Panos de algodão, açúcar e tabaco eram outras moedas comuns na nova colônia portuguesa. O gado bovino foi um dos mais utilizados no escambo. Pequenas conchas do mar, que funcionavam como moeda no Congo e Angola, foram usadas na compra de escravos, como visto no início da reportagem.
Metal
Paralelo às mercadorias, as moedas de metal circulavam no Brasil colonial. A primeira foi os réis, unidade monetária de Portugal nos séculos 15 e 16. Com a formação da União Ibérica (1580-1640), verificou-se um fluxo grande de moedas de prata espanholas (reales). As moedas de réis portugueses eram as mesmas usadas na metrópole, oriundas de diversos reinados e possuíam, às vezes, denominações próprias, como português, tostão e vintém.

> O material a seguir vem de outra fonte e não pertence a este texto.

`config.mk`:
```
export PLATFORM = sky130hd
export DESIGN_NAME = tsec_top
export DESIGN_NICKNAME = d
export VERILOG_FILES = /design/src/tsec_pkg.sv /design/src/tsec_evt_if.sv /design/src/tsec_sys_stage.sv /design/src/tsec_edge_latch.sv /design/src/tsec_top.sv
export SDC_FILE = /design/constraint.sdc
export NUM_CORES = 2
export LEC_CHECK = 0
export ABC_AREA = 0
export BUFFER_PORTS_ARGS = -buffer_cell sky130_fd_sc_hd__buf_2
export CAP_MARGIN = 20
export CORE_UTILIZATION = 60
export DETAILED_ROUTE_END_ITERATION = 8
export PLACE_DENSITY = 0.78
export REMOVE_ABC_BUFFERS = 1
export SETUP_SLACK_MARGIN = 0.4
export SLEW_MARGIN = 20
export SYNTH_ARGS = -nofsm -noshare
export SYNTH_HDL_FRONTEND = slang
export SYNTH_HIERARCHICAL = 1
export SYNTH_SLANG_ARGS = --single-unit
```
`constraint.sdc`:
```
create_clock -name pclk -period 5.42 [get_ports pclk]
set_input_delay 1.084 -clock pclk [delete_from_list [all_inputs] [get_ports pclk]]
set_output_delay 1.084 -clock pclk [all_outputs]
set_load 0.005 [all_outputs]
```
`src/tsec_pkg.sv`:
```
// constants, register map and helpers for the two-stage event controller
`default_nettype none
package tsec_pkg;

	// event levels: bit index is the level number, lower index wins
	localparam int NLEVEL = 16;
	localparam int LVL_W = 4;
	localparam int NPERIPH = 32;
	localparam int MAP_W = 4;
	localparam logic [3:0] LVL_EMU = 4'h0;
	localparam logic [3:0] LVL_RST = 4'h1;
	localparam logic [3:0] LVL_NMI = 4'h2;
	localparam logic [3:0] LVL_EXC = 4'h3;
	localparam logic [3:0] LVL_NONE = 4'hF;
	localparam logic [15:0] FIXED_BITS = 16'h000F;
	localparam logic [15:0] GEN_BITS = 16'hFF80;
	localparam logic [15:0] ALL_BITS = 16'hFFFF;

	// reset values
	localparam logic [15:0] CMASK_RST = 16'h0000;
	localparam logic [31:0] PMASK_RST = 32'h0000_0000;
	localparam logic [31:0] CTRL_RST = 32'h0000_0001;
	localparam logic [127:0] MAP_RST = 128'hDDD7_7777_7777_7777_7777_7777_7777_7777;

	// register byte offsets
	localparam int ADDR_W = 8;
	localparam logic [7:0] OFS_LATCH = 8'h00;
	localparam logic [7:0] OFS_CMASK = 8'h04;
	localparam logic [7:0] OFS_ACTIVE = 8'h08;
	localparam logic [7:0] OFS_PMASK = 8'h0C;
	localparam logic [7:0] OFS_PSTATUS = 8'h10;
	localparam logic [7:0] OFS_IRQ_STAT = 8'h14;
	localparam logic [7:0] OFS_IRQ_MASK = 8'h18;
	localparam logic [7:0] OFS_CTRL = 8'h1C;
	localparam logic [3:0] OFS_MAP_HI = 4'h3;

	// control and interrupt status bit positions
	localparam int CTRL_GEN_EN = 0;
	localparam int IRQ_W = 3;
	localparam int IRQ_DISPATCH = 0;
	localparam int IRQ_RETURN = 1;
	localparam int IRQ_OVERRUN = 2;

	// lowest set bit, LVL_NONE when empty
	function automatic logic [3:0] tsec_first(input logic [15:0] v);
		logic [3:0] r;
		r = LVL_NONE;
		for (int i = NLEVEL - 1; i >= 0; i--) begin
			if (v[i]) begin
				r = i[3:0];
			end
		end
		return r;
	endfunction

endpackage
`default_nettype wire

```
`src/tsec_evt_if.sv`:
```
// carrier between the system stage and the core stage
`timescale 1ns/1ps
`default_nettype none
interface tsec_evt_if;
	logic [tsec_pkg::NPERIPH-1:0] pmask;
	logic [tsec_pkg::NPERIPH*tsec_pkg::MAP_W-1:0] map;
	logic [tsec_pkg::NLEVEL-1:0] gen_lines;
	logic [tsec_pkg::NPERIPH-1:0] pstatus;
	modport sys (input pmask, input map, output gen_lines, output pstatus);
	modport core (output pmask, output map, input gen_lines, input pstatus);
endinterface
`default_nettype wire

```
`src/tsec_sys_stage.sv`:
```
// system stage: peripheral masking, status and mapping onto core levels
`timescale 1ns/1ps
`default_nettype none
module tsec_sys_stage #(
	parameter int NPERIPH = tsec_pkg::NPERIPH,
	parameter int NLEVEL = tsec_pkg::NLEVEL,
	parameter int MAP_W = tsec_pkg::MAP_W
) (
	// peripheral requests, same clock domain
	input wire logic [NPERIPH-1:0] periph_irq,
	// link to the core stage
	tsec_evt_if.sys bus
);
	logic [NPERIPH-1:0] passed;
	logic [NLEVEL-1:0] lines;

	assign passed = periph_irq & bus.pmask;
	assign bus.pstatus = periph_irq;
	assign bus.gen_lines = lines;

	// several peripherals may share one level line
	always_comb begin
		lines = '0;
		for (int i = 0; i < NPERIPH; i++) begin
			if (passed[i]) begin
				lines[bus.map[i*MAP_W +: MAP_W]] = 1'b1;
			end
		end
	end
endmodule
`default_nettype wire

```
`src/tsec_edge_latch.sv`:
```
// per-level rising edge detect and event latch
`timescale 1ns/1ps
`default_nettype none
module tsec_edge_latch #(
	parameter int W = tsec_pkg::NLEVEL
) (
	// clock and reset
	input wire logic clk,
	input wire logic rstn,
	// event sources
	input wire logic [W-1:0] evt_in,
	input wire logic [W-1:0] direct_set,
	// acceptance and software access
	input wire logic [W-1:0] take_clr,
	input wire logic wr_en,
	input wire logic [W-1:0] wr_sel,
	input wire logic [W-1:0] wr_data,
	// state
	output logic [W-1:0] latch,
	output logic overrun
);
	logic [W-1:0] in_q_reg;
	logic [W-1:0] det_reg;
	logic [W-1:0] latch_reg;
	logic [W-1:0] latch_next;
	logic [W-1:0] kept;
	logic [W-1:0] set_all;
	logic overrun_reg;

	assign set_all = det_reg | direct_set;
	assign kept = latch_reg & ~take_clr;
	assign latch_next = (wr_en ? ((kept & ~wr_sel) | (wr_data & wr_sel)) : kept) | set_all;
	assign latch = latch_reg;
	assign overrun = overrun_reg;

	// edge found in one cycle, latched the next: two cycles
	always_ff @(posedge clk or negedge rstn) begin
		if (!rstn) begin
			in_q_reg <= '0;
			det_reg <= '0;
			latch_reg <= '0;
			overrun_reg <= 1'b0;
		end else begin
			in_q_reg <= evt_in;
			det_reg <= evt_in & ~in_q_reg;
			latch_reg <= latch_next;
			overrun_reg <= |(set_all & kept);
		end
	end
endmodule
`default_nettype wire

```
`src/tsec_top.sv`:
```
// core stage of the two-stage event controller with APB registers
//
// Design decisions made here: the APB interface to the registers and the register addresses.
`timescale 1ns/1ps
`default_nettype none
module tsec_top (
	// clock and reset
	input wire logic pclk,
	input wire logic presetn,
	// APB slave
	input wire logic psel,
	input wire logic penable,
	input wire logic pwrite,
	input wire logic [tsec_pkg::ADDR_W-1:0] paddr,
	input wire logic [31:0] pwdata,
	output logic [31:0] prdata,
	output logic pready,
	output logic pslverr,
	// event sources
	input wire logic [tsec_pkg::NPERIPH-1:0] periph_irq,
	input wire logic wdog_nmi,
	input wire logic nmi_pin,
	input wire logic emu_pin,
	input wire logic reset_pin,
	input wire logic exc_req,
	input wire logic swi_req,
	input wire logic [tsec_pkg::LVL_W-1:0] swi_level,
	// sequencer side
	input wire logic core_ready,
	input wire logic [31:0] core_pc,
	input wire logic rte_valid,
	input wire logic [tsec_pkg::LVL_W-1:0] rte_level,
	output logic dispatch_valid,
	output logic [tsec_pkg::LVL_W-1:0] dispatch_level,
	output logic save_state_req,
	output logic core_reset,
	output logic emu_mode,
	output logic resume_valid,
	output logic [31:0] resume_pc,
	// interrupt output
	output logic irq
);
	tsec_evt_if evt_bus ();

	// pin synchronisers
	logic [1:0] nmi_sync_reg;
	logic [1:0] emu_sync_reg;
	logic [1:0] rst_sync_reg;

	// registers
	logic [15:0] cmask_reg;
	logic [15:0] active_reg;
	logic [15:0] active_next;
	logic [31:0] pmask_reg;
	logic [127:0] map_reg;
	logic [31:0] ctrl_reg;
	logic [tsec_pkg::IRQ_W-1:0] irq_stat_reg;
	logic [tsec_pkg::IRQ_W-1:0] irq_stat_next;
	logic [tsec_pkg::IRQ_W-1:0] irq_mask_reg;
	logic [31:0] ret_addr_reg [tsec_pkg::NLEVEL];

	// output registers
	logic dispatch_valid_reg;
	logic [3:0] dispatch_level_reg;
	logic core_reset_reg;
	logic emu_mode_reg;
	logic resume_valid_reg;
	logic [31:0] resume_pc_reg;

	// event path
	logic [15:0] evt_in;
	logic [15:0] direct_set;
	logic [15:0] latch;
	logic overrun;
	logic [15:0] cmask_eff;
	logic [15:0] gen_en_bits;
	logic [15:0] pending;
	logic [3:0] pend_lvl;
	logic [3:0] act_lvl;
	logic [15:0] pend_onehot;
	logic [15:0] rte_onehot;
	logic [15:0] take_clr;
	logic take;
	logic take_rst;
	logic take_emu;
	logic rte_emu;

	// bus decode
	logic acc;
	logic wr;
	logic sel_latch;
	logic sel_cmask;
	logic sel_active;
	logic sel_pmask;
	logic sel_pstatus;
	logic sel_irq_stat;
	logic sel_irq_mask;
	logic sel_ctrl;
	logic sel_map;
	logic hit;
	logic [1:0] map_idx;
	logic [31:0] map_word;

	// system stage
	tsec_sys_stage #(
		.NPERIPH(tsec_pkg::NPERIPH),
		.NLEVEL(tsec_pkg::NLEVEL),
		.MAP_W(tsec_pkg::MAP_W)
	) u_sys (
		.periph_irq(periph_irq),
		.bus(evt_bus.sys)
	);

	assign evt_bus.pmask = pmask_reg;
	assign evt_bus.map = map_reg;

	// event inputs per class
	assign evt_in = (evt_bus.gen_lines & tsec_pkg::GEN_BITS)
		| ({15'h0000, emu_sync_reg[1]} << tsec_pkg::LVL_EMU)
		| ({15'h0000, rst_sync_reg[1]} << tsec_pkg::LVL_RST)
		| ({15'h0000, nmi_sync_reg[1] | wdog_nmi} << tsec_pkg::LVL_NMI);
	assign direct_set = ({15'h0000, exc_req} << tsec_pkg::LVL_EXC)
		| (({15'h0000, swi_req} << swi_level) & tsec_pkg::GEN_BITS);

	tsec_edge_latch #(
		.W(tsec_pkg::NLEVEL)
	) u_latch (
		.clk(pclk),
		.rstn(presetn),
		.evt_in(evt_in),
		.direct_set(direct_set),
		.take_clr(take_clr),
		.wr_en(wr && sel_latch),
		.wr_sel(~cmask_eff),
		.wr_data(pwdata[15:0]),
		.latch(latch),
		.overrun(overrun)
	);

	// arbitration
	assign cmask_eff = cmask_reg | tsec_pkg::FIXED_BITS;
	assign gen_en_bits = ctrl_reg[tsec_pkg::CTRL_GEN_EN] ? tsec_pkg::ALL_BITS : ~tsec_pkg::GEN_BITS;
	assign pending = latch & cmask_eff & gen_en_bits;
	assign pend_lvl = tsec_pkg::tsec_first(pending);
	assign act_lvl = tsec_pkg::tsec_first(active_reg);
	assign pend_onehot = 16'h0001 << pend_lvl;
	assign rte_onehot = rte_valid ? (16'h0001 << rte_level) : 16'h0000;
	// an empty active set must not block level 15, which shares the empty code
	assign take = (|pending) && core_ready && ((active_reg == 16'h0000) || (pend_lvl < act_lvl));
	assign take_rst = take && (pend_lvl == tsec_pkg::LVL_RST);
	assign take_emu = take && (pend_lvl == tsec_pkg::LVL_EMU);
	assign rte_emu = rte_valid && (rte_level == tsec_pkg::LVL_EMU);
	assign take_clr = take_rst ? tsec_pkg::ALL_BITS : (take ? pend_onehot : 16'h0000);
	assign active_next = take_rst ? pend_onehot :
		((active_reg & ~rte_onehot) | (take ? pend_onehot : 16'h0000));

	// interrupt status events, set wins over clear
	assign irq_stat_next = (irq_stat_reg & ~((wr && sel_irq_stat) ? pwdata[tsec_pkg::IRQ_W-1:0] : 3'h0))
		| {overrun, rte_valid, take};

	// register decode
	assign acc = psel && penable;
	assign wr = acc && pwrite;
	assign sel_latch = (paddr == tsec_pkg::OFS_LATCH);
	assign sel_cmask = (paddr == tsec_pkg::OFS_CMASK);
	assign sel_active = (paddr == tsec_pkg::OFS_ACTIVE);
	assign sel_pmask = (paddr == tsec_pkg::OFS_PMASK);
	assign sel_pstatus = (paddr == tsec_pkg::OFS_PSTATUS);
	assign sel_irq_stat = (paddr == tsec_pkg::OFS_IRQ_STAT);
	assign sel_irq_mask = (paddr == tsec_pkg::OFS_IRQ_MASK);
	assign sel_ctrl = (paddr == tsec_pkg::OFS_CTRL);
	assign sel_map = (paddr[7:4] == tsec_pkg::OFS_MAP_HI) && (paddr[1:0] == 2'h0);
	assign hit = sel_latch | sel_cmask | sel_active | sel_pmask | sel_pstatus
		| sel_irq_stat | sel_irq_mask | sel_ctrl | sel_map;
	assign map_idx = paddr[3:2];
	assign map_word = map_reg[map_idx*32 +: 32];

	// APB answers at once
	assign pready = 1'b1;
	assign pslverr = acc && !hit;
	assign prdata = sel_latch ? {16'h0000, latch} :
		sel_cmask ? {16'h0000, cmask_eff} :
		sel_active ? {16'h0000, active_reg} :
		sel_pmask ? pmask_reg :
		sel_pstatus ? evt_bus.pstatus :
		sel_irq_stat ? {29'h0000_0000, irq_stat_reg} :
		sel_irq_mask ? {29'h0000_0000, irq_mask_reg} :
		sel_ctrl ? ctrl_reg :
		sel_map ? map_word : 32'h0000_0000;

	// outputs
	assign dispatch_valid = dispatch_valid_reg;
	assign dispatch_level = dispatch_level_reg;
	assign save_state_req = dispatch_valid_reg;
	assign core_reset = core_reset_reg;
	assign emu_mode = emu_mode_reg;
	assign resume_valid = resume_valid_reg;
	assign resume_pc = resume_pc_reg;
	assign irq = |(irq_stat_reg & irq_mask_reg);

	// pin synchronisers
	always_ff @(posedge pclk or negedge presetn) begin
		if (!presetn) begin
			nmi_sync_reg <= 2'h0;
			emu_sync_reg <= 2'h0;
			rst_sync_reg <= 2'h0;
		end else begin
			nmi_sync_reg <= {nmi_sync_reg[0], nmi_pin};
			emu_sync_reg <= {emu_sync_reg[0], emu_pin};
			rst_sync_reg <= {rst_sync_reg[0], reset_pin};
		end
	end

	// software registers
	always_ff @(posedge pclk or negedge presetn) begin
		if (!presetn) begin
			cmask_reg <= tsec_pkg::CMASK_RST;
			pmask_reg <= tsec_pkg::PMASK_RST;
			map_reg <= tsec_pkg::MAP_RST;
			ctrl_reg <= tsec_pkg::CTRL_RST;
			irq_mask_reg <= 3'h0;
			irq_stat_reg <= 3'h0;
		end else begin
			irq_stat_reg <= irq_stat_next;
			if (wr && sel_cmask) begin
				cmask_reg <= pwdata[15:0] & tsec_pkg::GEN_BITS;
			end
			if (wr && sel_pmask) begin
				pmask_reg <= pwdata;
			end
			if (wr && sel_map) begin
				map_reg[map_idx*32 +: 32] <= pwdata;
			end
			if (wr && sel_ctrl) begin
				ctrl_reg <= pwdata & tsec_pkg::CTRL_RST;
			end
			if (wr && sel_irq_mask) begin
				irq_mask_reg <= pwdata[tsec_pkg::IRQ_W-1:0];
			end
		end
	end

	// active bits and sequencer handshake
	always_ff @(posedge pclk or negedge presetn) begin
		if (!presetn) begin
			active_reg <= 16'h0000;
			dispatch_valid_reg <= 1'b0;
			dispatch_level_reg <= tsec_pkg::LVL_NONE;
			core_reset_reg <= 1'b0;
			emu_mode_reg <= 1'b0;
			resume_valid_reg <= 1'b0;
			resume_pc_reg <= 32'h0000_0000;
		end else begin
			active_reg <= active_next;
			dispatch_valid_reg <= take;
			core_reset_reg <= take_rst;
			resume_valid_reg <= rte_valid;
			if (take) begin
				dispatch_level_reg <= pend_lvl;
			end
			if (take_emu) begin
				emu_mode_reg <= 1'b1;
			end else if (rte_emu) begin
				emu_mode_reg <= 1'b0;
			end
			if (rte_valid) begin
				resume_pc_reg <= ret_addr_reg[rte_level];
			end
		end
	end

	// return address per level
	always_ff @(posedge pclk or negedge presetn) begin
		if (!presetn) begin
			for (int i = 0; i < tsec_pkg::NLEVEL; i++) begin
				ret_addr_reg[i] <= 32'h0000_0000;
			end
		end else if (take) begin
			ret_addr_reg[pend_lvl] <= core_pc;
		end
	end
endmodule
`default_nettype wire

```
==> out/metrics.yaml <==
critical_path:
  r2r_setup_slack_ns: 0.65
  path_cells: "buf_2 -> or4_1 -> nor3_2 -> buf_4 -> and2_0 -> buf_4 -> a22oi_1 -> a21oi_1 -> buf_2"
  cp_num_buf_inv: 4
  worstRegToRegCells: 15
  start_kind: "input pin"
  cp.required_ns: 4.34
  crit_path_end_kind: "output pin"
  arrival_ns: 3.78
  crit_family: "simple AND/OR/NAND/NOR gates"
  cp_max_fo: 18
  timing.rr.start: "u_latch/latch[10]"
  cp_slowest_stage_delay_ns: 0.64
  cp_slowest_cell: "or4_1"
  path_class: "in2out"
  r2r-end: "u_latch/overrun"
placement:
  post_dp_cell_area_mm2: 0.0408
  portBuffers: 199
  place_ws_ns: 0.666
  dp.cells: 4061
  dp_hpwl_um: 95000
  globalplace.congestion: 1.04
final_layout:
  nNetsFinal: 3424
  mostFrequentLayoutCell: "dfrtp_1"
  final_cell_mix: "698 x dfrtp_1, 403 x mux2_2, 389 x nand2_1, 195 x buf_2, 169 x mux4_2"
  fin_cells: 4215
  areaGrowthSynthToFinish_pct: 10.3
  final_core_util_pct: 67.5
  largest_reg_flops: 512
  drive_gt1_share_pct: 34.8
  fin_area_mm2: 0.0437
clock_tree:
  clk_path_buf_depth: 3
  cts_tree: "done"
  postCtsSetupBuffers: 0
  cts_made_buffers: 83
  clk_pin_slew_worst_paths_ns: 0.06
  hold_buffers: 0
  h-tree-depth: 3
  cts_sinks: 799
  cts_root_buffer: "clkbuf_16"
  clk_latency_ns: 0.67
timing:
  period_share_pct: 89.8
  final.setup.worst_slack_ns: 0.553
  skew_ns: 0.0484
  whs_ns: 0.336
  max_slew_margin_pct: 28.7
  max_freq_ghz: 0.205
  finalSetupViolations: 0
  setup_tns_ns: 0
  worst_slew_pin_slew_ns: 1.07
  slew_viol_final: 0
  layout_min_cycle_time_ns: 4.87
  hold_violations: 0
  rsz0062_at_grt: "no"
global_routing:
  grt_start_max_net_pins: 142
  grt_overflow: 0
  grt_pass1_vias: 30000
  gr-usage-all-layers_pct: 42.2
  antenna_found_initial: 7
  grt_pass1_wl_um: 205000
floorplan:
  ios: 201
  start_util_pct: 61.1
  die-area_mm2: 0.0671
  row_count: 93
  core_mm2: 0.0648
  die_y_um: 259
  die_w_um: 259
routing:
  wl_per_cell_um: 33.1
  num_vias: 29400
  dr.pass1.iters: 7
  ant_nets: 0
  wirelength_um: 139000
  drt_iter0_markers: 3633
  via_per_inst: 6.99
  drc: 0
pwr:
  fin_total_pwr_mw: 14.5
  leakage_nw: 19.4
  power_per_cell_area_mw_per_mm2: 332
  ir_worst_vdd_v: 0.000373
min_path:
  holdPathEnd: "emu_sync_reg[1]"
  holdPathStages: 0
  holdCritStartpoint: "emu_sync_reg[0]"
  hold_class: "reg2reg"
synth:
  yosys_warnings: 6
  syn_inst: 3278
  netlist_area_mm2: 0.0396
  avgSynthCellArea_um2: 12.1
status:
  status: "finished, final reports clean"
flow_run:
  cap_violations: 0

Nesse período, a moeda brasileira se formava de modo aleatório, com outras espécies trazidas por colonizadores, invasores e piratas que comercializavam na costa brasileira. Um exemplo são as moedas holandesas. Cercados pelos portugueses no litoral de Pernambuco e não dispondo de dinheiro para pagar seus soldados, os holandeses realizaram entre 1645 e 1646 a primeira cunhagem de moedas em território nacional. Foram também as primeiras moedas a estamparem o nome do Brasil.
Devido à inexistência de uma política monetária específica na colônia, a quantidade de moedas em circulação era insuficiente. Por esse motivo, as mercadorias permaneciam tendo valor de dinheiro. Em 1614, por exemplo, o governador do Rio de Janeiro estabeleceu que o açúcar corresse como moeda legal, ordenando que os comerciantes o aceitassem obrigatoriamente como pagamento. "Os réis e o escambo funcionaram como moeda durante a colônia. Após a independência, em 1822, e da Proclamação da República, em 1889, os réis seguiram como moeda oficial até 1942. Ou seja, da chegada dos portugueses ao governo de Getúlio Vargas", explica o professor de economia da PUC-PR Másimo Della Justina.
Cruzeiro foi "marketing" de Vargas
O Brasil começava a sofrer os efeitos da Revolução Industrial de 1930 quando, em 1942, o presidente Getúlio Vargas determinou a primeira mudança do nome da moeda brasileira. O real, em vigor desde o período colonial, seria aposentado. Em seu lugar entrou o cruzeiro. Mil réis passaram a valer 1 cruzeiro, sendo o primeiro corte de três zeros na história monetária do país. É aí que surge também o centavo.
Segundo o professor e pesquisador Másimo Della Justina, a mudança da nomenclatura foi uma estratégia de marketing do Estado Novo. "Era para mostrar que o Brasil vivia uma nova era, com a industrialização de São Paulo e Minas Gerais, por exemplo", explica.
O cruzeiro vingou até 1967, quando o governo militar realizou um novo corte de três zeros na moeda para tentar evitar sua desvalorização.
Dessa forma, o cruzeiro novo substituiu o cruzeiro "antigo". Para adaptar as antigas cédulas que estavam em circulação, o governo mandou carimbá-las. Três anos depois, em 1970, os militares voltaram a alterar a nomenclatura da moeda brasileira, chamada novamente de "cruzeiro". "Nesse período, o Brasil enfrentou o chamado milagre econômico (1968-1973), com crescimento de 9% ao ano, mas também crises financeiras, como a volta da inflação", afirma o pesquisador.